- Born: June 21, 1909 Wilkinsburg, Pennsylvania, USA
- Died: April 1981 (aged 71)
- Education: Stanford University (A.B., 1929)
- Occupations: Intelligence Officer, Executive Secretary, Director for Small Business, Executive Assistant to the President
- Years active: 1940s–1950s
- Known for: Service in WWII, Executive role under President Dwight D. Eisenhower
- Title: Executive Assistant to the President

= John H. Hamlin =

John H. Hamlin (June 21, 1909 - April 1981) graduated from Stanford University with an A.B. in 1929. He was born in Wilkinsburg, Pennsylvania.

Hamlin had a multifaceted career. During World War II, Hamlin was an intelligence officer in the Navy and retired as a Lieutenant Commander in 1945. From 1946 to 1951, Hamlin served as Executive Secretary to the Republican State Central Committee of California.

In 1954, Hamlin was appointed the Director for Small Business for the Department of Defense. Two years later in his role as the executive Assistant to the President (under President Dwight D. Eisenhower), Hamlin fulfilled a political function. His duties were to keep various segments of the Executive Branch and the Republican National Committee aware of each other's activities. He compiled background reports on the large agencies, current administration problems, pronouncements and goals. These reports were actually in-depth analyses of what the different agencies were doing and what they were spending. Eventually these background reports became progress reports designed to alert the White House Staff and other members of the Eisenhower "team" to developments in different agencies which might warrant study or action, especially if they had economic implications. These reports could be used by Republican members to analyze what the Administration was doing and to provide speech materials.

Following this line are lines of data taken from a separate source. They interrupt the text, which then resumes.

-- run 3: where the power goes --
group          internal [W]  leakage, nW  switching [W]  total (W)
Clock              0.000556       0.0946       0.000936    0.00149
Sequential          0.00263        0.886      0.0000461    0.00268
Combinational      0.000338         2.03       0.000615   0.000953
## config.mk

```make
export PLATFORM = sky130hd
export DESIGN_NAME = dacdec_top
export DESIGN_NICKNAME = d
export VERILOG_FILES = /design/src/rtl/dacdec_pkg.sv /design/src/rtl/dacdec_sync.sv /design/src/rtl/dacdec_shift.sv /design/src/rtl/dacdec_regs.sv /design/src/rtl/dacdec_top.sv
export SDC_FILE = /design/constraint.sdc
export NUM_CORES = 1
export LEC_CHECK = 0
export BUFFER_PORTS_ARGS = -buffer_cell sky130_fd_sc_hd__buf_2
export CAP_MARGIN = 20
export CELL_PAD_IN_SITES_DETAIL_PLACEMENT = 1
export CELL_PAD_IN_SITES_GLOBAL_PLACEMENT = 1
export CORE_MARGIN = 4
export CORE_UTILIZATION = 42
export CTS_BUF_LIST = sky130_fd_sc_hd__clkbuf_8
export DETAILED_ROUTE_END_ITERATION = 16
export PLACE_DENSITY = 0.78
export SYNTH_ARGS = -nofsm -noshare
export SYNTH_HDL_FRONTEND = slang
export SYNTH_HIERARCHICAL = 1
export SYNTH_SLANG_ARGS = --single-unit
```

## constraint.sdc

```tcl
create_clock -name clk -period 2.12 [get_ports clk]
set_input_delay 0.106 -clock clk [delete_from_list [all_inputs] [get_ports clk]]
set_output_delay 0.106 -clock clk [all_outputs]
set_load 0.05 [all_outputs]
```
--- src/rtl/nic_page_regs.sv ---
module nic_page_regs
  import nic_host_pkg::*;
#(
  parameter int NREG = 16
) (
  input  logic       clk,
  input  logic       rst_n,
  input  logic       reg_wr,
  input  logic [3:0] idx,
  input  logic [7:0] wdata,
  input  logic       tx_done,
  output logic [7:0] cmd_q,
  output logic [7:0] pstart_q,
  output logic [7:0] pstop_q,
  output logic [7:0] bound_q,
  output logic [7:0] curr_q,
  output logic [15:0] tcount_q,
  output logic [7:0] p1_rdata,
  output logic       tx_start,
  output logic       status_wr,
  output logic       mask_wr,
  output logic       sta_wr
);
  logic [1:0] page;
  logic       cmd_wr, p0_wr, p1_wr, txp_rise;
  logic [7:0] cmd_nxt;
  logic [7:0] p1_q [NREG];

  assign page     = cmd_q[7:6];
  assign cmd_wr   = reg_wr && (idx == IDX_CMD);
  assign p0_wr    = reg_wr && (idx != IDX_CMD) && (page == 2'd0);
  assign p1_wr    = reg_wr && (idx != IDX_CMD) && (page == 2'd1);
  assign txp_rise = cmd_wr && wdata[CMD_TXP] && !cmd_q[CMD_TXP];
  assign status_wr = p0_wr && (idx == IDX_STATUS);
  assign mask_wr   = p0_wr && (idx == IDX_MASK);
  assign sta_wr    = cmd_wr && wdata[CMD_STA];

  always_comb begin
    cmd_nxt = cmd_q;
    if (cmd_wr) cmd_nxt = wdata;
    if (tx_done) cmd_nxt[CMD_TXP] = 1'b0;
  end

  always_ff @(posedge clk) begin
    if (!rst_n) begin
      cmd_q    <= 8'h01;
      tx_start <= 1'b0;
      pstart_q <= '0;
      pstop_q  <= '0;
      bound_q  <= '0;
      tcount_q <= '0;
    end else begin
      cmd_q    <= cmd_nxt;
      tx_start <= txp_rise;
      if (p0_wr && idx == IDX_PSTART) pstart_q <= wdata;
      if (p0_wr && idx == IDX_PSTOP)  pstop_q  <= wdata;
      if (p0_wr && idx == IDX_BOUND)  bound_q  <= wdata;
      if (p0_wr && idx == IDX_TCLO)   tcount_q[7:0]  <= wdata;
      if (p0_wr && idx == IDX_TCHI)   tcount_q[15:8] <= wdata;
    end
  end

  // Page-1 bytes: station address, current page, multicast filter.
  assign p1_q[0] = 8'h00;
  for (genvar i = 1; i < NREG; i++) begin : g_p1
    always_ff @(posedge clk) begin
      if (!rst_n)                      p1_q[i] <= '0;
      else if (p1_wr && idx == 4'(i))  p1_q[i] <= wdata;
    end
  end

  assign curr_q   = p1_q[IDX_CURR];
  assign p1_rdata = p1_q[idx];

  AST_TX_ONE_CYCLE: assert property (@(posedge clk) disable iff (!rst_n)
    tx_start |=> !tx_start);
  AST_TXDONE_CLEARS_TXP: assert property (@(posedge clk) disable iff (!rst_n)
    tx_done |=> !cmd_q[CMD_TXP]);
  AST_HI_PAGE_HOLDS: assert property (@(posedge clk) disable iff (!rst_n)
    (reg_wr && page[1] && idx != IDX_CMD) |=>
      ($stable(bound_q) && $stable(pstart_q) && $stable(curr_q)));

endmodule

--- src/rtl/nic_int_ctl.sv ---
module nic_int_ctl
  import nic_host_pkg::*;
(
  input  logic       clk,
  input  logic       rst_n,
  input  logic       status_wr,
  input  logic       mask_wr,
  input  logic       sta_wr,
  input  logic [7:0] wdata,
  input  logic       tx_done,
  input  logic       stopped,
  input  logic [7:0] curr,
  input  logic [7:0] bound,
  input  logic [7:0] pstart,
  input  logic [7:0] pstop,
  output logic [7:0] status_q,
  output logic       irq_n
);
  logic [6:0] mask_q;
  logic [7:0] status_nxt;
  logic       irq_n_nxt;
  logic       rx_pending;

  assign rx_pending = (curr != ring_next(bound, pstart, pstop));

  always_comb begin
    status_nxt = status_q;
    if (sta_wr) status_nxt[IS_RST] = 1'b0;
    if (status_wr) begin
      status_nxt = status_nxt & ~{1'b0, wdata[6:0]};
      if (rx_pending) status_nxt[IS_PRX] = 1'b1;
    end
    if (tx_done) status_nxt[IS_PTX] = 1'b1;
  end

  always_comb begin
    irq_n_nxt = irq_n;
    if (status_wr && status_nxt[IS_PTX:IS_PRX] == 2'b00 && !stopped)
      irq_n_nxt = 1'b1;
    if (tx_done && mask_q[IS_PTX]) irq_n_nxt = 1'b0;
  end

  always_ff @(posedge clk) begin
    if (!rst_n) begin
      status_q <= 8'h80;
      mask_q   <= '0;
      irq_n    <= 1'b1;
    end else begin
      status_q <= status_nxt;
      irq_n    <= irq_n_nxt;
      if (mask_wr) mask_q <= wdata[6:0];
    end
  end

  AST_RST_BIT_STICKY: assert property (@(posedge clk) disable iff (!rst_n)
    status_wr |=> status_q[IS_RST] == $past(status_q[IS_RST]));
  AST_PRX_REARM: assert property (@(posedge clk) disable iff (!rst_n)
    (status_wr && rx_pending) |=> status_q[IS_PRX]);
  AST_IRQ_HELD_LOW: assert property (@(posedge clk) disable iff (!rst_n)
    (!irq_n && !status_wr) |=> !irq_n);
  AST_PTX_ON_DONE: assert property (@(posedge clk) disable iff (!rst_n)
    tx_done |=> status_q[IS_PTX]);

endmodule
**config.mk**
```make
export PLATFORM = sky130hd
export DESIGN_NAME = spi_sclk_gen
export DESIGN_NICKNAME = d
export VERILOG_FILES = /design/src/rtl/spi_sclk_pkg.sv /design/src/rtl/spi_half_timer.sv /design/src/rtl/spi_edge_seq.sv /design/src/rtl/spi_sclk_gen.sv
export SDC_FILE = /design/constraint.sdc
export NUM_CORES = 1
export LEC_CHECK = 0
export ABC_AREA = 1
export BUFFER_PORTS_ARGS = -buffer_cell sky130_fd_sc_hd__clkbuf_2
export CORE_UTILIZATION = 58
export DETAILED_ROUTE_END_ITERATION = 8
export PLACE_DENSITY = 0.8
export SLEW_MARGIN = 20
export SYNTH_ARGS = -nofsm -noshare
export SYNTH_HDL_FRONTEND = slang
export SYNTH_SLANG_ARGS = --single-unit
```
**constraint.sdc**
```tcl
create_clock -name clk -period 2 [get_ports clk]
set_input_delay 0.6 -clock clk [delete_from_list [all_inputs] [get_ports clk]]
set_output_delay 0.6 -clock clk [all_outputs]
set_load 0.05 [all_outputs]
```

In addition to the progress reports, Hamlin also compiled a number of studies on the activities of government agencies and departments for the consideration of the Committee on Government Activities Affecting Prices and Costs. The purpose of the Committee on Government Activities Affecting Prices and Costs created by Executive Order 10802, January 23, 1959, was to provide a central mechanism in the Federal Government to follow the current activities of the Federal agencies to see whether they were being conducted, insofar as possible, in line with the need for reasonable stability of prices and costs, and to ensure that the Federal Government was not contributing to the nation's inflationary problems by the way in which it conducted its business. The Chairman of the President's Council of Economic Advisers, Raymond J. Saulnier, was designated as the Chairman of the Committee on Government Activities Affecting Prices and Costs.